Jornal do Papi


Ninguém sabe porque!

 

Dias bons não acontecem todo dia

 

Ainda bem que os ruins também não

 

É cada uma! O nosso querido editor, o sagaz rapaz que escreve estas que ninguém lê e que anda trabalhando pra caralho (é preciso que se diga), se embatuta com aquilo que os ingleses costumam chamar de “certos lances”.

 

Vejam vocês que outro dia, tarde da noite aqui na redação, indagava-se o nosso acurado descortinador dos mistérios, a respeito do fato de os dias não serem sempre iguais, tranqüilos e felizes, mesmo tendo que se trabalhar pra caralho (é preciso que se diga).

 

Sim, porque há dias terríveis, quando acontecem coisas que até Tupã duvida. Coisas que fazem o nosso tíbio filósofo acreditar convictamente no velho preceito tupinambá de que a cama (o velho catre!) é um lugar de onde não deveríamos ter saído para irmos trabalhar pra caralho (é preciso que se diga).

 

Também é verdade, reconhece o provocativo príncipe das palavras vãs, que há dias primorosos em que até mesmo o fato de termos que trabalhar pra caralho (é preciso que se diga), é um prazer.
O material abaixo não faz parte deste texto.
File: src/rtl/bfea_ctrl.sv
`timescale 1ns / 1ps
// ----------------------------------------------------------------------------
// Best-fit extent allocator controller
// Sequences table init, the search pass, the table update and the recount pass.
// ----------------------------------------------------------------------------
module bfea_ctrl (
  input  logic                  clk,
  input  logic                  rst_n,
  input  logic                  in_valid,
  output logic                  in_ready,
  input  logic                  cfg_valid,
  output logic                  cfg_ready,
  input  bfea_pkg::ctrl_stat_t  stat,
  output bfea_pkg::ctrl_cmd_t   cmd
);

  bfea_pkg::ctrl_state_t         state_r, state_nxt;
  logic [bfea_pkg::IDX_W-1:0]    cnt_r, cnt_nxt;

  // State and entry counter
  always_ff @(posedge clk) begin
    if (!rst_n) begin
      state_r <= bfea_pkg::S_INIT;
      cnt_r   <= '0;
    end else begin
      state_r <= state_nxt;
      cnt_r   <= cnt_nxt;
    end
  end

  // Next state and commands
  always_comb begin
    state_nxt = state_r;
    cnt_nxt   = cnt_r;
    cmd       = '0;
    cmd.rd_addr = cnt_r;
    in_ready  = 1'b0;
    cfg_ready = 1'b0;
    unique case (state_r)
      bfea_pkg::S_INIT: begin
        cmd.init  = 1'b1;
        state_nxt = bfea_pkg::S_IDLE;
      end
      bfea_pkg::S_IDLE: begin
        cfg_ready = 1'b1;
        in_ready  = !cfg_valid;
        if (cfg_valid) begin
          cmd.cfg_load = 1'b1;
          state_nxt    = bfea_pkg::S_INIT;
        end else if (in_valid) begin
          cmd.req_load = 1'b1;
          cnt_nxt      = '0;
          state_nxt    = bfea_pkg::S_SCAN;
        end
      end
      bfea_pkg::S_SCAN: begin
        cmd.rd_en = 1'b1;
        if (cnt_r == bfea_pkg::LAST_ENTRY) begin
          cnt_nxt   = '0;
          state_nxt = bfea_pkg::S_SCAN_END;
        end else begin
          cnt_nxt = cnt_r + 1'b1;
        end
      end
      bfea_pkg::S_SCAN_END: begin
        state_nxt = bfea_pkg::S_APPLY;
      end
      bfea_pkg::S_APPLY: begin
        cmd.apply = 1'b1;
        cnt_nxt   = '0;
        state_nxt = bfea_pkg::S_SUM;
      end
      bfea_pkg::S_SUM: begin
        cmd.rd_en  = 1'b1;
        cmd.rd_sum = 1'b1;
        if (cnt_r == bfea_pkg::LAST_ENTRY) begin
          cnt_nxt   = '0;
          state_nxt = bfea_pkg::S_SUM_END;
        end else begin
          cnt_nxt = cnt_r + 1'b1;
        end
      end
      bfea_pkg::S_SUM_END: begin
        state_nxt = bfea_pkg::S_DONE;
      end
      bfea_pkg::S_DONE: begin
        // Hold until the result register is free
        if (!stat.out_busy) begin
          cmd.finish = 1'b1;
          state_nxt  = bfea_pkg::S_IDLE;
        end
      end
      default: begin
        state_nxt = bfea_pkg::S_INIT;
      end
    endcase
  end

endmodule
Prazer babaca é verdade, mas um prazer.

 

Porque diabos isto acontece, é algo impressionante e que ninguém explica. Por falta de respostas é que nosso incansável analista fica a se argüir se não era melhor só irmos trabalhar pra caralho (é preciso que se diga) nos dias bons, reservando os ruins para se dormir até mais tarde.

 

É preciso que se diga (agora, sem parênteses) que nosso aturdido pensador está trabalhando pra caralho desde que foi sumariamente expelido da sinecura, que mui malandramente usufruía e já não goza (êpa!) de regalias como a de poder tomar café a qualquer hora.

 

Mesmo assim, arguto e visionário, nosso chato de galocha pensa coisas que ninguém se dá ao trabalho do caralho (é preciso que se diga) de ficar imaginando. O chato (de galocha?) é que não encontra eco para essas questões tão candentes no grande público da internet, mais interessado em sexo. Isso, aliás, explica o baixo índice de audiência deste meu pequeno órgão (êpa!).

 

Enquanto não descobre a fórmula de viver sem ter que trabalhar pra caralho (é preciso que se diga) e não resolve o teorema dos humores diferenciados dos dias que passam, vai levando, o nosso impotente (êpa!) e imponente editor destas, seu dia-a-dia, com a diáfana face que Tupã lhe emprestou, as vezes tristonha, mas na maior parte das vezes, babacamente alegre.